Lo que Sócrates entendía que nosotros estamos olvidando

Sócrates no enseñaba dando respuestas. Enseñaba haciendo preguntas.

Interrogaba a sus interlocutores no para humillarlos, sino para exponer lo que creían saber pero no sabían — y, más importante, para activar lo que sabían pero no habían articulado todavía.

El método socrático parte de una convicción radical: el conocimiento no se transfiere desde afuera.

Emerge desde adentro, cuando alguien hace la pregunta correcta en el momento correcto.

Eso es exactamente lo que la mayoría de nosotros no le estamos pidiendo a la IA.

El experimento

Hace unos días, en medio de un ejercicio académico, decidí invertir el flujo. En lugar de pedirle a la IA que desarrollara respuestas, le pedí que me hiciera preguntas.

Que identificara supuestos sin verificar. Que señalara contradicciones en mi propio razonamiento antes de proceder.

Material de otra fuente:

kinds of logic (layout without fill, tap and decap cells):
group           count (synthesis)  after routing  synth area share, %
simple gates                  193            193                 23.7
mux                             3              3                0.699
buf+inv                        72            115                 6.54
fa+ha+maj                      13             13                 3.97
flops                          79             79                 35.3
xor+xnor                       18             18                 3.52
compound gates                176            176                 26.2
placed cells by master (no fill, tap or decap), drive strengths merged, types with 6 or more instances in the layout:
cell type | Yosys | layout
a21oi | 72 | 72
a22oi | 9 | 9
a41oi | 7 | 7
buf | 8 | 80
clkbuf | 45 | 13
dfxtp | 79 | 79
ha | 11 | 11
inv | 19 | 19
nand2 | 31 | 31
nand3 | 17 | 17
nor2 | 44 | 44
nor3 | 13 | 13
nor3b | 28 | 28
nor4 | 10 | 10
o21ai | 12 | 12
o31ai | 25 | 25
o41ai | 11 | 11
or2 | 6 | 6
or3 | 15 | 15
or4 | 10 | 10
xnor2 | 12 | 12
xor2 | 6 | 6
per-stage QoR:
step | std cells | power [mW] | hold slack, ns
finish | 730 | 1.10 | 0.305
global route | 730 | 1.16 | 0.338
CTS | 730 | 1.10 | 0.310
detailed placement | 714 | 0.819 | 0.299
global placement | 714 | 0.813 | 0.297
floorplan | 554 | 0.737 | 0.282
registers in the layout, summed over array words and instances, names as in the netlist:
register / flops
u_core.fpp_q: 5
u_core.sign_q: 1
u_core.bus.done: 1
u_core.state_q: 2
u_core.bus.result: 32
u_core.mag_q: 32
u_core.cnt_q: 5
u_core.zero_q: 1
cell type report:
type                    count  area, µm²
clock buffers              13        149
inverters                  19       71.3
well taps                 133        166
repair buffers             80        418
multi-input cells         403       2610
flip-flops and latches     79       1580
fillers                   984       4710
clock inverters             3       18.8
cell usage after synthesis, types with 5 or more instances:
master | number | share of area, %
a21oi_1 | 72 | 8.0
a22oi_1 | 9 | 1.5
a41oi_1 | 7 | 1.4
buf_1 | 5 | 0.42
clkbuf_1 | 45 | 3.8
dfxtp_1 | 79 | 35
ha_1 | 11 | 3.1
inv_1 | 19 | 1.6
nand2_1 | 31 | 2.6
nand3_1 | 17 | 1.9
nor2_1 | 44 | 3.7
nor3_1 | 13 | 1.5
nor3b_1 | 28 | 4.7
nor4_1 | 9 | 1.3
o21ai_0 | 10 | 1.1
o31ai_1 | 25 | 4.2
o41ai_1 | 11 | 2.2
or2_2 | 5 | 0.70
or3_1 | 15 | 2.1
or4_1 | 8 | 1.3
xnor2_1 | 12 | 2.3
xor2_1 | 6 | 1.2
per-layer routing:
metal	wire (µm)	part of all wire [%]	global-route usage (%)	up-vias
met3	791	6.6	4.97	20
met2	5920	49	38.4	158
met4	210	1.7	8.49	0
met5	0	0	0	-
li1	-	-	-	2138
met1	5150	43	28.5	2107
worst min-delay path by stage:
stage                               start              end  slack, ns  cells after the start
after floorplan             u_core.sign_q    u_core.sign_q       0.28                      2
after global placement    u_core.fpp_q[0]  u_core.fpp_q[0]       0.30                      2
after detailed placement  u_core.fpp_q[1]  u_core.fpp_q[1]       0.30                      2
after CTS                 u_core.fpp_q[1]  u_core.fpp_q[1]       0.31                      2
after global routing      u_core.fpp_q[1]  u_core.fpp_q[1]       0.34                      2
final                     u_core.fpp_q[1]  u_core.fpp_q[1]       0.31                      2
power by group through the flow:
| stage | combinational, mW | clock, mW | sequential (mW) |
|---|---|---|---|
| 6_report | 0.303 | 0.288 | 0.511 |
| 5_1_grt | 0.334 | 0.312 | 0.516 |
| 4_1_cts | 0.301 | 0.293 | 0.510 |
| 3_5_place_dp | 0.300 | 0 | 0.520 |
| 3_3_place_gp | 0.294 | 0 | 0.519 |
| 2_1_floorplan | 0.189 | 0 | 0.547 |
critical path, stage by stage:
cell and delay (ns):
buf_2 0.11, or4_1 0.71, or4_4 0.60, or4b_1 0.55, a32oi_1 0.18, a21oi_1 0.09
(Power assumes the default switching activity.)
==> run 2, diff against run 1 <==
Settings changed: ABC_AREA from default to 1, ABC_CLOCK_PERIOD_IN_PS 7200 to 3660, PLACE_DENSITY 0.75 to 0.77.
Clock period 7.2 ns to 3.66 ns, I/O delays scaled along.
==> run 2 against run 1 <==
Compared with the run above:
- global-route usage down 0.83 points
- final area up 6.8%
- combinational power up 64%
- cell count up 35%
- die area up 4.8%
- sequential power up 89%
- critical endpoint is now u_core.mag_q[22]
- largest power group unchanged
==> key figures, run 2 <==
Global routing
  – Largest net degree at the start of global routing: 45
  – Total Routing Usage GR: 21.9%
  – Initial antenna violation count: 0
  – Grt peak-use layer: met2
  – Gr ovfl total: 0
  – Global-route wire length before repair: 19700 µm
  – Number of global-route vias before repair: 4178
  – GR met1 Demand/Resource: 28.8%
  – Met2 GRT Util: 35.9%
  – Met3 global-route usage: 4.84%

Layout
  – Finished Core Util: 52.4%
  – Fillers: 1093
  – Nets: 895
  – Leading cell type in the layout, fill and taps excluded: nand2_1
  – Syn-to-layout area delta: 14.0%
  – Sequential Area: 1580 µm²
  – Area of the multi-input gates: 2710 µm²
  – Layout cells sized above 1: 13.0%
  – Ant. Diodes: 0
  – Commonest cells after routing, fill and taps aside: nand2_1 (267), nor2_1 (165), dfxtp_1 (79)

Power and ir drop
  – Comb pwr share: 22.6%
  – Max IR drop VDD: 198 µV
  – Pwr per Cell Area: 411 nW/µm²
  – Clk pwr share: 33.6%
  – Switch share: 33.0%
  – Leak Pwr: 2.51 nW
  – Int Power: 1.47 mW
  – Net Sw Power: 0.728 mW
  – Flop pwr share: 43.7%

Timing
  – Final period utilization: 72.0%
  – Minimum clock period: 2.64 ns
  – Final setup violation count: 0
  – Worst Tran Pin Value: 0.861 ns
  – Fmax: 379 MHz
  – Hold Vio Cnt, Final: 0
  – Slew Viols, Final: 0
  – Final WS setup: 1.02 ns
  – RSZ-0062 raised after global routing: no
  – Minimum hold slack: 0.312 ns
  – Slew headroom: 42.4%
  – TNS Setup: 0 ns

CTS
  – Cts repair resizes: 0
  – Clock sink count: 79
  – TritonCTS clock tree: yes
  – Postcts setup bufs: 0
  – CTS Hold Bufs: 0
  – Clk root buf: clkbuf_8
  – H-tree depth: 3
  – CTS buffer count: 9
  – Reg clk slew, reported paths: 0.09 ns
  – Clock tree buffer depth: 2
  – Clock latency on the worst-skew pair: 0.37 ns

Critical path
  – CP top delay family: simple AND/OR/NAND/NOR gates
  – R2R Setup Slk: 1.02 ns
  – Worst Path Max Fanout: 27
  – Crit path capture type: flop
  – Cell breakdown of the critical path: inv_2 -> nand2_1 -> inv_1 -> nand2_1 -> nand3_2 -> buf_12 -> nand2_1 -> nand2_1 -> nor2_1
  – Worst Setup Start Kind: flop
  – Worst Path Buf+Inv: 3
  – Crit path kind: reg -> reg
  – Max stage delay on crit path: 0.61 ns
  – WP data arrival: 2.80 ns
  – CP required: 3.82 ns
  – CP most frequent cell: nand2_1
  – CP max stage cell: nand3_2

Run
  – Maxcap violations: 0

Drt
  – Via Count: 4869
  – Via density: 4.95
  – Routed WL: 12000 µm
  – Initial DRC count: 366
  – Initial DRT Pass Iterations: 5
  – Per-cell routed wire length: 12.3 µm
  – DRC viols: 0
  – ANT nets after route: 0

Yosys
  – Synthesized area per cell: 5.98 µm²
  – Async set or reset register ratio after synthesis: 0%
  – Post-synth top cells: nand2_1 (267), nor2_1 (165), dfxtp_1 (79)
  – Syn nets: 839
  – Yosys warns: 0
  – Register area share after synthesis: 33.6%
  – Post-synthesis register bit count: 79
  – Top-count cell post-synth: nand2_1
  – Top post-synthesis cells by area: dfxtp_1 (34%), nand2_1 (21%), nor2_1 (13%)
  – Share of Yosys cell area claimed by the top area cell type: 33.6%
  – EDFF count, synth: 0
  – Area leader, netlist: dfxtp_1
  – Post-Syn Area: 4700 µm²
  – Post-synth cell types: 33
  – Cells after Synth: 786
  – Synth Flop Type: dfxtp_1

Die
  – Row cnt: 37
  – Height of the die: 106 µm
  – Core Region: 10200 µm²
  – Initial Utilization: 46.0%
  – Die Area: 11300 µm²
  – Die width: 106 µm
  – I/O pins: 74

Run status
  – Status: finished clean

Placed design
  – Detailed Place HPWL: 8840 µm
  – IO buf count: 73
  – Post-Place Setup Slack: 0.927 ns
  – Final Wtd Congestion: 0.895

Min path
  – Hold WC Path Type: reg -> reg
**src/rtl/skinny_sbox8_dom1_ctrl.sv**
```systemverilog
// -----------------------------------------------------------------------------
// skinny_sbox8_dom1_ctrl
//
// Sequencing controller for a first-order DOM-masked SKINNY-128 8-bit S-box.
// The controller accepts one masked byte, waits for one fresh 16-bit refresh
// mask from the PRNG, and then drives the S-box share inputs and the r input.
// It holds them stable for LATENCY cycles, captures the S-box output shares,
// and presents them on a valid/ready output port. Only one evaluation is in
// flight at a time. Evaluations never overlap, so a new byte is accepted only
// after the previous result has been taken.
//
// Parameters
//   LATENCY   cycles the attached S-box needs stable inputs (legal 1..15)
//
// Ports
//   clk, rst              single clock, synchronous active-high reset
//   in_valid/in_ready     input handshake; in_s0/in_s1 are the two shares
//   rnd_valid/rnd_ready   refresh-mask handshake; rnd is the 16-bit mask
//   sb_si0/sb_si1/sb_r    registered drive to the S-box share and r inputs
//   sb_bo0/sb_bo1         S-box output shares
//   out_valid/out_ready   result handshake; out_s0/out_s1 are the shares
//   busy                  high whenever the controller is not idle
// -----------------------------------------------------------------------------
module skinny_sbox8_dom1_ctrl #(
    parameter int LATENCY = 4
) (
    input  logic        clk,
    input  logic        rst,
    input  logic        in_valid,
    output logic        in_ready,
    input  logic [7:0]  in_s0,
    input  logic [7:0]  in_s1,
    input  logic        rnd_valid,
    output logic        rnd_ready,
    input  logic [15:0] rnd,
    output logic [7:0]  sb_si0,
    output logic [7:0]  sb_si1,
    output logic [15:0] sb_r,
    input  logic [7:0]  sb_bo0,
    input  logic [7:0]  sb_bo1,
    output logic        out_valid,
    input  logic        out_ready,
    output logic [7:0]  out_s0,
    output logic [7:0]  out_s1,
    output logic        busy
);

    // -------------------------------------------------------------------------
    // State encoding
    // -------------------------------------------------------------------------
    localparam logic [1:0] ST_IDLE     = 2'd0;
    localparam logic [1:0] ST_WAIT_RND = 2'd1;
    localparam logic [1:0] ST_EVAL     = 2'd2;
    localparam logic [1:0] ST_DONE     = 2'd3;

    // Last counter value of the evaluation window. The counter is cleared on
    // EVAL entry and only ever compared against this value, so it never wraps.
    localparam logic [3:0] LAT_LAST = 4'(LATENCY - 1);

    logic [1:0] state_reg;
    logic [1:0] state_next;
    logic [3:0] cnt_reg;
    logic [3:0] cnt_next;
    logic       out_valid_reg;
    logic       out_valid_next;

    // Register-bank control strobes, decoded once and shared by every lane
    logic hold_load;
    logic hold_clr;
    logic sb_load;
    logic sb_clr;
    logic out_cap;
    logic out_clr;

    // Handshake events
    logic in_fire;
    logic rnd_fire;
    logic out_fire;

    // Assembled share vectors (each bit is owned by its own lane below)
    logic [7:0]  si0_reg;
    logic [7:0]  si1_reg;
    logic [7:0]  out0_reg;
    logic [7:0]  out1_reg;
    logic [15:0] r_reg;

    // -------------------------------------------------------------------------
    // Handshake outputs decode directly from the state register
    // -------------------------------------------------------------------------
    assign in_ready  = (state_reg == ST_IDLE);
    assign rnd_ready = (state_reg == ST_WAIT_RND);
    assign busy      = (state_reg != ST_IDLE);
    assign out_valid = out_valid_reg;

    assign in_fire  = in_valid  & in_ready;
    assign rnd_fire = rnd_valid & rnd_ready;
    assign out_fire = out_valid_reg & out_ready;

    // -------------------------------------------------------------------------
    // Next-state and control decode
    // -------------------------------------------------------------------------
    always_comb begin
        state_next     = state_reg;
        cnt_next       = cnt_reg;
        out_valid_next = out_valid_reg;
        hold_load      = 1'b0;
        hold_clr       = 1'b0;
        sb_load        = 1'b0;
        sb_clr         = 1'b0;
        out_cap        = 1'b0;
        out_clr        = 1'b0;

        case (state_reg)
            ST_IDLE: begin
                // The byte goes into the hold registers only; the S-box
                // inputs stay at zero until the refresh mask is available.
                if (in_fire) begin
                    hold_load  = 1'b1;
                    state_next = ST_WAIT_RND;
                end
            end

            ST_WAIT_RND: begin
                // Shares and mask reach the S-box on the same edge, so the
                // S-box never sees unrefreshed shares.
                if (rnd_fire) begin
                    sb_load    = 1'b1;
                    cnt_next   = 4'd0;
                    state_next = ST_EVAL;
                end
            end

            ST_EVAL: begin
                if (cnt_reg == LAT_LAST) begin
                    out_cap        = 1'b1;
                    out_valid_next = 1'b1;
                    sb_clr         = 1'b1;
                    hold_clr       = 1'b1;
                    cnt_next       = 4'd0;
                    state_next     = ST_DONE;
                end else begin
                    cnt_next = cnt_reg + 4'd1;
                end
            end

            ST_DONE: begin
                // Result stays put until the consumer takes it; no new input
                // is accepted here even if out_ready is already high.
                if (out_fire) begin
                    out_clr        = 1'b1;
                    out_valid_next = 1'b0;
                    state_next     = ST_IDLE;
                end
            end

            default: begin
                state_next     = ST_IDLE;
                cnt_next       = 4'd0;
                out_valid_next = 1'b0;
                hold_clr       = 1'b1;
                sb_clr         = 1'b1;
                out_clr        = 1'b1;
            end
        endcase
    end

    // -------------------------------------------------------------------------
    // FSM, counter and output-valid registers
    // -------------------------------------------------------------------------
    always_ff @(posedge clk) begin
        if (rst) begin
            state_reg     <= ST_IDLE;
            cnt_reg       <= 4'd0;
            out_valid_reg <= 1'b0;
        end else begin
            state_reg     <= state_next;
            cnt_reg       <= cnt_next;
            out_valid_reg <= out_valid_next;
        end
    end

    // -------------------------------------------------------------------------
    // Share-0 lanes: one hold / S-box-drive / result flop per bit. Each lane
    // only ever touches share-0 bits, so no logic cone mixes the two shares
    // of the same bit.
    // -------------------------------------------------------------------------
    genvar gi;
    generate
        for (gi = 0; gi < 8; gi++) begin : g_share0_lane
            logic hold_bit_reg;
            logic si_bit_reg;
            logic out_bit_reg;

            always_ff @(posedge clk) begin
                if (rst) begin
                    hold_bit_reg <= 1'b0;
                    si_bit_reg   <= 1'b0;
                    out_bit_reg  <= 1'b0;
                end else begin
                    if (hold_load) begin
                        hold_bit_reg <= in_s0[gi];
                    end else if (hold_clr) begin
                        hold_bit_reg <= 1'b0;
                    end

                    if (sb_load) begin
                        si_bit_reg <= hold_bit_reg;
                    end else if (sb_clr) begin
                        si_bit_reg <= 1'b0;
                    end

                    if (out_cap) begin
                        out_bit_reg <= sb_bo0[gi];
                    end else if (out_clr) begin
                        out_bit_reg <= 1'b0;
                    end
                end
            end

            assign si0_reg[gi]  = si_bit_reg;
            assign out0_reg[gi] = out_bit_reg;
        end

        // ---------------------------------------------------------------------
        // Share-1 lanes: mirror of the share-0 lanes, kept physically separate.
        // ---------------------------------------------------------------------
        for (gi = 0; gi < 8; gi++) begin : g_share1_lane
            logic hold_bit_reg;
            logic si_bit_reg;
            logic out_bit_reg;

            always_ff @(posedge clk) begin
                if (rst) begin
                    hold_bit_reg <= 1'b0;
                    si_bit_reg   <= 1'b0;
                    out_bit_reg  <= 1'b0;
                end else begin
                    if (hold_load) begin
                        hold_bit_reg <= in_s1[gi];
                    end else if (hold_clr) begin
                        hold_bit_reg <= 1'b0;
                    end

                    if (sb_load) begin
                        si_bit_reg <= hold_bit_reg;
                    end else if (sb_clr) begin
                        si_bit_reg <= 1'b0;
                    end

                    if (out_cap) begin
                        out_bit_reg <= sb_bo1[gi];
                    end else if (out_clr) begin
                        out_bit_reg <= 1'b0;
                    end
                end
            end

            assign si1_reg[gi]  = si_bit_reg;
            assign out1_reg[gi] = out_bit_reg;
        end

        // ---------------------------------------------------------------------
        // Refresh-mask lanes: rnd is sampled only on the rnd handshake, so
        // each mask is used for exactly one evaluation.
        // ---------------------------------------------------------------------
        for (gi = 0; gi < 16; gi++) begin : g_rnd_lane
            logic r_bit_reg;

            always_ff @(posedge clk) begin
                if (rst) begin
                    r_bit_reg <= 1'b0;
                end else if (sb_load) begin
                    r_bit_reg <= rnd[gi];
                end else if (sb_clr) begin
                    r_bit_reg <= 1'b0;
                end
            end

            assign r_reg[gi] = r_bit_reg;
        end
    endgenerate

    assign sb_si0 = si0_reg;
    assign sb_si1 = si1_reg;
    assign sb_r   = r_reg;
    assign out_s0 = out0_reg;
    assign out_s1 = out1_reg;

endmodule
```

En el proceso tradicional, la IA había construido un modelo técnicamente correcto pero estratégicamente no reflejaba toda la experiencia que yo tenía como Gerente.

Entonces, le pedí que me hiciera preguntas estratégicas para orientar el trabajo.

Lo que emergió fue el método socrático, pero invertido: no la IA interrogándome para exponer lo que no sé, sino la IA interrogándome para activar lo que ya sé pero aún no he articulado.

Un espejo que amplifica, no una pantalla que sustituye.

Este diálogo, generó un resultado sorprendente. La capacidad de análisis de la IA con el toque de mi experiencia.

La jerarquía que no podemos ceder

El Foro Económico Mundial plantea en su Mapa de Competencias del Líder 2030 que la ventaja ya no está en quién tiene acceso a la IA, sino en quién sabe qué preguntarle. Es un avance importante sobre la idea de que basta con tener la herramienta.

Pero lo que este experimento me mostró va un paso más allá: no se trata solo de saber preguntar. Se trata de construir un diálogo donde la IA también te pregunta a ti.

Una conversación bidireccional y retadora, donde ninguno de los dos lleva el guion completo. Donde la máquina te devuelve la incomodidad que necesitas para pensar mejor, y tú le devuelves el criterio que ella no puede tener sola.

Eso no es eficiencia. Es co-inteligencia real.

Y requiere algo que ningún tutorial enseña: la disposición de llegar a la conversación con algo propio. Con una pregunta genuina. Con la exigencia de que la primera respuesta no sea suficiente.

Esa jerarquía no la establece la tecnología. La establece quien decide no ceder el pensamiento.

Y ahí, veinticinco siglos después, Sócrates tenía razón: el conocimiento no emerge de la mejor respuesta. Emerge del mejor diálogo.

Rosa María Agudelo Ayerbe es directora de Diario Occidente, fundadora de DO Tech y autora de Cuidar con Amor: La felicidad es posible en el Alzheimer.